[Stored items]
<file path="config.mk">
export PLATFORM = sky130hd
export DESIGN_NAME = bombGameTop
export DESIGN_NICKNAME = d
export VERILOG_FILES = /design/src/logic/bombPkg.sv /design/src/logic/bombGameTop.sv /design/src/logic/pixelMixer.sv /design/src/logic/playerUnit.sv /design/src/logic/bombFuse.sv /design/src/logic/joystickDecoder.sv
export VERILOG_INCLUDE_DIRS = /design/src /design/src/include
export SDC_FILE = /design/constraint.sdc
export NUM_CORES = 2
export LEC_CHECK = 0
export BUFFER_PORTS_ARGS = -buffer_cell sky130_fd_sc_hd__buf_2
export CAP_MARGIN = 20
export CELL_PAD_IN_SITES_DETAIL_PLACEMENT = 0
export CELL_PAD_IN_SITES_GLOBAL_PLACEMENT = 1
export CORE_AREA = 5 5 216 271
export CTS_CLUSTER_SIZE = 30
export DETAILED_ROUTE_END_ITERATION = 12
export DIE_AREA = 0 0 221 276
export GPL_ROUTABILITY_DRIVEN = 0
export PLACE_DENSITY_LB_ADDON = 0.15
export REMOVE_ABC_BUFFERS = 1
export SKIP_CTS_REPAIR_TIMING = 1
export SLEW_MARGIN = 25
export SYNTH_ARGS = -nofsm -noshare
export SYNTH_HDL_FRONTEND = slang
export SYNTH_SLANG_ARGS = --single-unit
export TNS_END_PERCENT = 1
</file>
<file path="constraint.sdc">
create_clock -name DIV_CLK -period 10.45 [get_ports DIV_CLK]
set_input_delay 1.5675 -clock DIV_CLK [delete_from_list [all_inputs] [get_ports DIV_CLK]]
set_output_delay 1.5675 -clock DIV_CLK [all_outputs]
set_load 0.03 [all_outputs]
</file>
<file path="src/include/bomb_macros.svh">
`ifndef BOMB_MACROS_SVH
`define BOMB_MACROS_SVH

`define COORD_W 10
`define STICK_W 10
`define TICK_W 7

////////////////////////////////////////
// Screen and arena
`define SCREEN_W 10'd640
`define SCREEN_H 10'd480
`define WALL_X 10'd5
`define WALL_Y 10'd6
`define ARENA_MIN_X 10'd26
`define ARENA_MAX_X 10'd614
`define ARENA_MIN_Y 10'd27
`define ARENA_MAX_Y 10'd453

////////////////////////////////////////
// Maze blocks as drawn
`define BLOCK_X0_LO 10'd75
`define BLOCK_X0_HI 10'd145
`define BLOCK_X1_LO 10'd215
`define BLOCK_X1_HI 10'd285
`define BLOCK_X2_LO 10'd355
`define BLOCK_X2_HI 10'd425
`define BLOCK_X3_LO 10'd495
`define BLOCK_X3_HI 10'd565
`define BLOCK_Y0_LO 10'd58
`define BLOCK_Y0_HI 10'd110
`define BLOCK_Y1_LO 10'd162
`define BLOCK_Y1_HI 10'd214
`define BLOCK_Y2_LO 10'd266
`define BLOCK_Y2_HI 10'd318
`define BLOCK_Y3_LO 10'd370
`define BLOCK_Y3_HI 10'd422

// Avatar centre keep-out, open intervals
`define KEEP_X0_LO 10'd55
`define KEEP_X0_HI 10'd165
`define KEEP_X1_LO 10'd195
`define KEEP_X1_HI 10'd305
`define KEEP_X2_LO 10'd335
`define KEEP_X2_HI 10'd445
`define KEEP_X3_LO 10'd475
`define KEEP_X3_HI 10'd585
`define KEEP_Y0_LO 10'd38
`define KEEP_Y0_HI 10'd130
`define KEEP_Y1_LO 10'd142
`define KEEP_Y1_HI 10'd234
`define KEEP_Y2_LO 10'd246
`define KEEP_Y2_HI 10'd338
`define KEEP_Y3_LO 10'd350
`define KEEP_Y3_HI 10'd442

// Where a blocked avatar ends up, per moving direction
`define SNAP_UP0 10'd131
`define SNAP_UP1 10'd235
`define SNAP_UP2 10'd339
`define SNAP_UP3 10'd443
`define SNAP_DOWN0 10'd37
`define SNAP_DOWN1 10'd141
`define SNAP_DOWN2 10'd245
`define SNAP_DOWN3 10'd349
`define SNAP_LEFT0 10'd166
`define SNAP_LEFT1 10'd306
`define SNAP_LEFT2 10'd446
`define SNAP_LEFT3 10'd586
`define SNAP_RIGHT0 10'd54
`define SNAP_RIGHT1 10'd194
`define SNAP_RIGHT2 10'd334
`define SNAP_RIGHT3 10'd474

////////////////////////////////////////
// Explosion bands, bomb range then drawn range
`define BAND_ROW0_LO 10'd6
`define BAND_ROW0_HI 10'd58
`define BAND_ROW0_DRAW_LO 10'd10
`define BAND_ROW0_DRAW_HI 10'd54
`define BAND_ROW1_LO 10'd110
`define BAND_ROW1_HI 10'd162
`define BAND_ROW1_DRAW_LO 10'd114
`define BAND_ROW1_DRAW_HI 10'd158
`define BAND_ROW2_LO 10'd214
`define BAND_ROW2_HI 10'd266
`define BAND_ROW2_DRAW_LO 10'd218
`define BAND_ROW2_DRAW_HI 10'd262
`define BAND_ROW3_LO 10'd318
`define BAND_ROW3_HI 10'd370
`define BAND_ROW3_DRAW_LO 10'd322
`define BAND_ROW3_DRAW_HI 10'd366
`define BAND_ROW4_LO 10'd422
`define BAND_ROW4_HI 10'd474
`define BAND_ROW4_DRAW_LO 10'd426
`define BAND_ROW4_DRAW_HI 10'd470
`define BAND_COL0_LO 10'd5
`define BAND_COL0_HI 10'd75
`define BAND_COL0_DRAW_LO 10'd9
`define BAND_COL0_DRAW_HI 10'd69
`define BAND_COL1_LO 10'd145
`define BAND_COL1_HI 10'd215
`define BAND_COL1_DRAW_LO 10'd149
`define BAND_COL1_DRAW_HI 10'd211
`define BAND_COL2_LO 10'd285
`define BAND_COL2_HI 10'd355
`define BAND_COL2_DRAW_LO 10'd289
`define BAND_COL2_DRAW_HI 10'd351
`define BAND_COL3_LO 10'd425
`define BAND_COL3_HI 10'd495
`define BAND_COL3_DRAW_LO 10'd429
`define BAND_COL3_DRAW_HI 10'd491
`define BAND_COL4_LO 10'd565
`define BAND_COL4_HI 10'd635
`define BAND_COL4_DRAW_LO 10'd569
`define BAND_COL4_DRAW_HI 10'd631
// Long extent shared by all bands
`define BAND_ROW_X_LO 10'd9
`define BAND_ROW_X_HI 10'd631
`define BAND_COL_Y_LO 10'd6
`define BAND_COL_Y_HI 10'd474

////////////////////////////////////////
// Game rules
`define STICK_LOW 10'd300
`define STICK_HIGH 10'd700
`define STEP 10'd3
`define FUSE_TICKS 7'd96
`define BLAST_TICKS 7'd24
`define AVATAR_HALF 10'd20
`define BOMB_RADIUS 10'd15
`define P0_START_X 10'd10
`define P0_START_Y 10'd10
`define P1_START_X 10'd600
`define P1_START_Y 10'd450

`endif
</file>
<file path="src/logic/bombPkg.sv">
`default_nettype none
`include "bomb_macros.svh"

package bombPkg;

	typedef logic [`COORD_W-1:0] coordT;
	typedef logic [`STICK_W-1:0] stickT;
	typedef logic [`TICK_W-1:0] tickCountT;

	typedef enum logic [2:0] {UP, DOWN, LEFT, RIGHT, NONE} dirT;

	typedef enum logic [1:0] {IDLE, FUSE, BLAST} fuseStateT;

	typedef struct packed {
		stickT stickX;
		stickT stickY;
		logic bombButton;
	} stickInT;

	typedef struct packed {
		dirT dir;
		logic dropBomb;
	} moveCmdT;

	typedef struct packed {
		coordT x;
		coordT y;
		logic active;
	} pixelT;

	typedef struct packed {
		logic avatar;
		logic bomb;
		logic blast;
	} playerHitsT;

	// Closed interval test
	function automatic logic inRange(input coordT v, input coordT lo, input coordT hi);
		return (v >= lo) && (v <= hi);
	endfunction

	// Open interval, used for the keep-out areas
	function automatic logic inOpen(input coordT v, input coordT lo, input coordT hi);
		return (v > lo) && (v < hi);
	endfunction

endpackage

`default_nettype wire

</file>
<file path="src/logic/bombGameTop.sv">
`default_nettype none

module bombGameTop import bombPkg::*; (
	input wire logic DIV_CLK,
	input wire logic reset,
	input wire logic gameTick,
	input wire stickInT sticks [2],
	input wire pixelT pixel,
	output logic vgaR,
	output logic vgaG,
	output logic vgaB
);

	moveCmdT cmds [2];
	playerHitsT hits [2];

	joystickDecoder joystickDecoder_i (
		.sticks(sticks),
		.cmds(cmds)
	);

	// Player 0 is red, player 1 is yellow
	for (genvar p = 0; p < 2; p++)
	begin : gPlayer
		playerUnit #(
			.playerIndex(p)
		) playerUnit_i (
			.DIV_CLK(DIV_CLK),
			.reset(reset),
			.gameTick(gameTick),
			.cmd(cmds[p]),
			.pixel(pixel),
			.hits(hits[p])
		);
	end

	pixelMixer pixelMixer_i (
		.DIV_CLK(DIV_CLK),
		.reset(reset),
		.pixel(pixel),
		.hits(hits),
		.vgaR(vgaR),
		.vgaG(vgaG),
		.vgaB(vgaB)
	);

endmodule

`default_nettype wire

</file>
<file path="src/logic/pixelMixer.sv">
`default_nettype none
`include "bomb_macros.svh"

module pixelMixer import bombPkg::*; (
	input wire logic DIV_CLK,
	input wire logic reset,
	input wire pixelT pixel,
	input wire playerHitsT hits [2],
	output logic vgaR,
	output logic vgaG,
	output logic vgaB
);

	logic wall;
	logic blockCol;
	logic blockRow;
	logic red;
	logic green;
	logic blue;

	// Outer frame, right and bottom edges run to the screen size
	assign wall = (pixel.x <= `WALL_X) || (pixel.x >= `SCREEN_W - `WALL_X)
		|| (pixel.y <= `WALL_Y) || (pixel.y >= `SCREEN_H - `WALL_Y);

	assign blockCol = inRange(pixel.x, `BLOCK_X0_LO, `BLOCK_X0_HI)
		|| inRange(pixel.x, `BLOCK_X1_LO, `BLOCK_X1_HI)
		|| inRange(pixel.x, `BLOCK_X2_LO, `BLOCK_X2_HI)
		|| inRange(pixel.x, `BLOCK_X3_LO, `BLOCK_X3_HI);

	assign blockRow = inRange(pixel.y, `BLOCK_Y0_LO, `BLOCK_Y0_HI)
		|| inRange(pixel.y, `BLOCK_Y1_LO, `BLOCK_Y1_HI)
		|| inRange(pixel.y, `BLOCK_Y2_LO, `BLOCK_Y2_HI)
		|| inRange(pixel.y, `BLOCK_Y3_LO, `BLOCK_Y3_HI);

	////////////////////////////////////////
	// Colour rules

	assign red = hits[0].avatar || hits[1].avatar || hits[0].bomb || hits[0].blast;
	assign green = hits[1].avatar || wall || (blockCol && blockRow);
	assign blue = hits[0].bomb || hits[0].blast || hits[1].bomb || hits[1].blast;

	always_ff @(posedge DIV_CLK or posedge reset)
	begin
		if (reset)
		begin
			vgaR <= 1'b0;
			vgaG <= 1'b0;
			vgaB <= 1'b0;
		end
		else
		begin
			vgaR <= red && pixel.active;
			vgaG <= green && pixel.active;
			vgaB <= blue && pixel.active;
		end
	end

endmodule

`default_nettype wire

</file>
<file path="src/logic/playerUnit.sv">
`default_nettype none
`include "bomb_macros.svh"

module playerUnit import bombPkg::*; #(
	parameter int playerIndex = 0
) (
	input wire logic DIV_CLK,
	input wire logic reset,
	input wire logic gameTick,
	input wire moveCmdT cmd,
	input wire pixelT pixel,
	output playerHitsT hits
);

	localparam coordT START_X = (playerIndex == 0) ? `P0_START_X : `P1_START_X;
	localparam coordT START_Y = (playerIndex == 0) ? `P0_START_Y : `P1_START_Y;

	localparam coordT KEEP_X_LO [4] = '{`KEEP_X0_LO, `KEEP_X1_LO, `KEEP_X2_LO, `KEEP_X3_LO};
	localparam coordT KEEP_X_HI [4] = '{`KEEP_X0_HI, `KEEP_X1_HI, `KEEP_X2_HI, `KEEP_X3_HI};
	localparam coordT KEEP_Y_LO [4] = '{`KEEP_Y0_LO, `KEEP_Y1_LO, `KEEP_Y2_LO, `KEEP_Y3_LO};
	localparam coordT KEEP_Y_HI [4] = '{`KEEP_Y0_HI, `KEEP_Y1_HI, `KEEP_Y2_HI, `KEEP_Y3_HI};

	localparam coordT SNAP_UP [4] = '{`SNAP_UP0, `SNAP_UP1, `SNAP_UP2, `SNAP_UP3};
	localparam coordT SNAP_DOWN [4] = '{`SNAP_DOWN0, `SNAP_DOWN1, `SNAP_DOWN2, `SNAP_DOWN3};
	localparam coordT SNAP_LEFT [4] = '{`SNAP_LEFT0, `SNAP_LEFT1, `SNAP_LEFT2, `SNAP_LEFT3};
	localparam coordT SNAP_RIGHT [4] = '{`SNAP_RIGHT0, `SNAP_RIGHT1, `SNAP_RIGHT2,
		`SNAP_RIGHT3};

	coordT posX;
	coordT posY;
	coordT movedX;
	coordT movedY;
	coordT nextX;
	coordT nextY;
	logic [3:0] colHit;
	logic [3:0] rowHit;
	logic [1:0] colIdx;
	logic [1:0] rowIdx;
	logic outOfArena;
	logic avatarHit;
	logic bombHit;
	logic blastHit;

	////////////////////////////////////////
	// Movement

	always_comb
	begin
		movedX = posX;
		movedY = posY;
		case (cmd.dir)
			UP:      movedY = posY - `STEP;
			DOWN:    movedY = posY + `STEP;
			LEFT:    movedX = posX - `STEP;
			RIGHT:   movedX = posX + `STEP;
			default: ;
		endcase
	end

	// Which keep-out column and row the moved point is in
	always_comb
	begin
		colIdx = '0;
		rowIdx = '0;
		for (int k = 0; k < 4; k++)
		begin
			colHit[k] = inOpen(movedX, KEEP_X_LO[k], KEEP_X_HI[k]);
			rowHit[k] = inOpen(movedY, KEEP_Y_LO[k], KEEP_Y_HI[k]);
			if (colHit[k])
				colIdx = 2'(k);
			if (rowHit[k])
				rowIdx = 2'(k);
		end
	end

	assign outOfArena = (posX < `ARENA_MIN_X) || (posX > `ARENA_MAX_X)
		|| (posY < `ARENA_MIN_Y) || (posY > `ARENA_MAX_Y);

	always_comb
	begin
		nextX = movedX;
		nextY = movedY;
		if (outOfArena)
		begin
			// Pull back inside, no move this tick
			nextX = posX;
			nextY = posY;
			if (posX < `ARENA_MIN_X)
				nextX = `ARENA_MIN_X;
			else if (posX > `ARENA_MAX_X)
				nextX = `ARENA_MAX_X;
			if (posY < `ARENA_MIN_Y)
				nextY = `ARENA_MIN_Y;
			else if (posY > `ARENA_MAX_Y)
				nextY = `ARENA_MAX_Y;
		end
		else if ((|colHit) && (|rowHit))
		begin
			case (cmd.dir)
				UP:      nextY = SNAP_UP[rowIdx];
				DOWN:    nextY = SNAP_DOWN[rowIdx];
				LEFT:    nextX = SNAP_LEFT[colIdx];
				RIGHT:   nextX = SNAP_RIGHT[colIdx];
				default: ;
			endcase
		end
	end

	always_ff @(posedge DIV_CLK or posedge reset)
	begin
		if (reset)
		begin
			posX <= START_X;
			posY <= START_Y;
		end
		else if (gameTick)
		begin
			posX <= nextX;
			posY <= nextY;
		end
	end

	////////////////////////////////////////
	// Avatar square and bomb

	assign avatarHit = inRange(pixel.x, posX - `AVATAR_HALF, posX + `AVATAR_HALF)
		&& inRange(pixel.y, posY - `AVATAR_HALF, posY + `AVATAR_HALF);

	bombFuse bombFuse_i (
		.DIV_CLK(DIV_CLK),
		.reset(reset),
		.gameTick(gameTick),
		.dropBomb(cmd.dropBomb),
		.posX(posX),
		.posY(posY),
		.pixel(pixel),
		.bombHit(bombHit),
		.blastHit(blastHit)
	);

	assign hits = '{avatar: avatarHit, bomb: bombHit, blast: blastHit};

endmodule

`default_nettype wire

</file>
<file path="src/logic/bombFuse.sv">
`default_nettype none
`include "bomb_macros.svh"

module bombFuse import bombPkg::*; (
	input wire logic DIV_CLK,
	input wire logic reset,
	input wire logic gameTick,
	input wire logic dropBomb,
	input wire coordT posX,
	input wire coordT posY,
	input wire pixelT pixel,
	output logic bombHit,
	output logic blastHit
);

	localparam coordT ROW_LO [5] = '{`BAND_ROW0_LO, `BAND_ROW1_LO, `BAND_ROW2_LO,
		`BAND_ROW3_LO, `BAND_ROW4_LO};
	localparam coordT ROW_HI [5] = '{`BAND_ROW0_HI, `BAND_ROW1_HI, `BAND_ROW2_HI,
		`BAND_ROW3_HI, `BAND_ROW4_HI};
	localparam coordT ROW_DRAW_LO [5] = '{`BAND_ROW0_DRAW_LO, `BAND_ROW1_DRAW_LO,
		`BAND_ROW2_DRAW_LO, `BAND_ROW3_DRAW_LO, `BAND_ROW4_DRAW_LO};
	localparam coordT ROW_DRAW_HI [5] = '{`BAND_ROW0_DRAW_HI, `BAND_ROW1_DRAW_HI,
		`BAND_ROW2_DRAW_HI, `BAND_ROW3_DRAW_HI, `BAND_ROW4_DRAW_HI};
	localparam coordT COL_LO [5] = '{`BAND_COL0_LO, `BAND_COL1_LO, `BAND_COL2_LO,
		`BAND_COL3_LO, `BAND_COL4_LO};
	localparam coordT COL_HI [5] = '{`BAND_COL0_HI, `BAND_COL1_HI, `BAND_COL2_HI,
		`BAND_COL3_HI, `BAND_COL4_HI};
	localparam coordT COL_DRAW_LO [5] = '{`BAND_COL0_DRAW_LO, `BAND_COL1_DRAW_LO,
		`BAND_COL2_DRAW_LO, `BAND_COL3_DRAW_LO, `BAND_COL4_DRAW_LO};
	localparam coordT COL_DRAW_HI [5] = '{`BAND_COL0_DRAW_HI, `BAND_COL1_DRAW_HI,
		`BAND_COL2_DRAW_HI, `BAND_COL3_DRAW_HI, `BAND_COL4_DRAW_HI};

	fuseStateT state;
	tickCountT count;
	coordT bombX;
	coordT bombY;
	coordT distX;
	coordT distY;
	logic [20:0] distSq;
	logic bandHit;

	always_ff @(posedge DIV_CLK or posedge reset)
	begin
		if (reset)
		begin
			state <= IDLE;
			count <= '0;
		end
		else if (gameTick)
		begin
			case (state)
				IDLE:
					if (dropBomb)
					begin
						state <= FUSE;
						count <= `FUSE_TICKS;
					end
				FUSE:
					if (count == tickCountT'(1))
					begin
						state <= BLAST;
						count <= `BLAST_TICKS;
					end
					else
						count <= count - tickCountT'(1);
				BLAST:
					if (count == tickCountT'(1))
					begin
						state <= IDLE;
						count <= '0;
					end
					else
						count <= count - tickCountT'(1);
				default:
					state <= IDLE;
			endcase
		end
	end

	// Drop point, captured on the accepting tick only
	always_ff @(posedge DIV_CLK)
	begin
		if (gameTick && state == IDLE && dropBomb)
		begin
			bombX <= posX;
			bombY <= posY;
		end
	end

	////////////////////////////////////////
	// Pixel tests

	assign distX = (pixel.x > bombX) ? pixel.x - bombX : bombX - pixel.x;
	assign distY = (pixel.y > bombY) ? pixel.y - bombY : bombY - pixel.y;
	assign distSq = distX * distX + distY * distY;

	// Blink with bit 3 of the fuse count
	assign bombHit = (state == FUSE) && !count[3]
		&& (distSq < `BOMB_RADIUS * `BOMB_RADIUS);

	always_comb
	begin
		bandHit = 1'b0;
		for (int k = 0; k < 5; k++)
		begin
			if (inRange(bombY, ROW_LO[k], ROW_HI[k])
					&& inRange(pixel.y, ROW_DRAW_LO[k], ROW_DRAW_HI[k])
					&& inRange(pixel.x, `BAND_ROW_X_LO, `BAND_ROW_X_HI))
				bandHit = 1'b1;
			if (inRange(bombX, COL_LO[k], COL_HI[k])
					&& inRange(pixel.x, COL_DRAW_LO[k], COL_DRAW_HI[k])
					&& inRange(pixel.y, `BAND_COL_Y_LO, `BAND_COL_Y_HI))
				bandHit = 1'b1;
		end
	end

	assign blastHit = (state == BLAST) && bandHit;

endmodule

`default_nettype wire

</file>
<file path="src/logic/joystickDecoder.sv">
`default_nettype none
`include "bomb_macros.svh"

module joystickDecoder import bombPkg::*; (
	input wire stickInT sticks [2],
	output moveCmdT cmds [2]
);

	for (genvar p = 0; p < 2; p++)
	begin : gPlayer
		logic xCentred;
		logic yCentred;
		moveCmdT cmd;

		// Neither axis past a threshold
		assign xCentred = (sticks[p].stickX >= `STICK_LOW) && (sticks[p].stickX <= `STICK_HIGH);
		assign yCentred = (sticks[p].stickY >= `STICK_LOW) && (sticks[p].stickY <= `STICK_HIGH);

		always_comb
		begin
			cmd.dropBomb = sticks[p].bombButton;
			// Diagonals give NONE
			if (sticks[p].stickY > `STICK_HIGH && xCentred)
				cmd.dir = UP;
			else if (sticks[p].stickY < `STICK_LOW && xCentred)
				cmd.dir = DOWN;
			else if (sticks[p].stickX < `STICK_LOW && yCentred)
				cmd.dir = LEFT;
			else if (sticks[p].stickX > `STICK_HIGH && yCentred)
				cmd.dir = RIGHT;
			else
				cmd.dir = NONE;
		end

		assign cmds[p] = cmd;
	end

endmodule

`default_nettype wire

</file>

• [WHAT NEEDS TO BE DONE]:
Find the word "playerHitsT" in the data and show each line that holds it.

• [SOLUTION FOR THIS PROBLEM]:
	} playerHitsT;
	playerHitsT hits [2];
	input wire playerHitsT hits [2],
	output playerHitsT hits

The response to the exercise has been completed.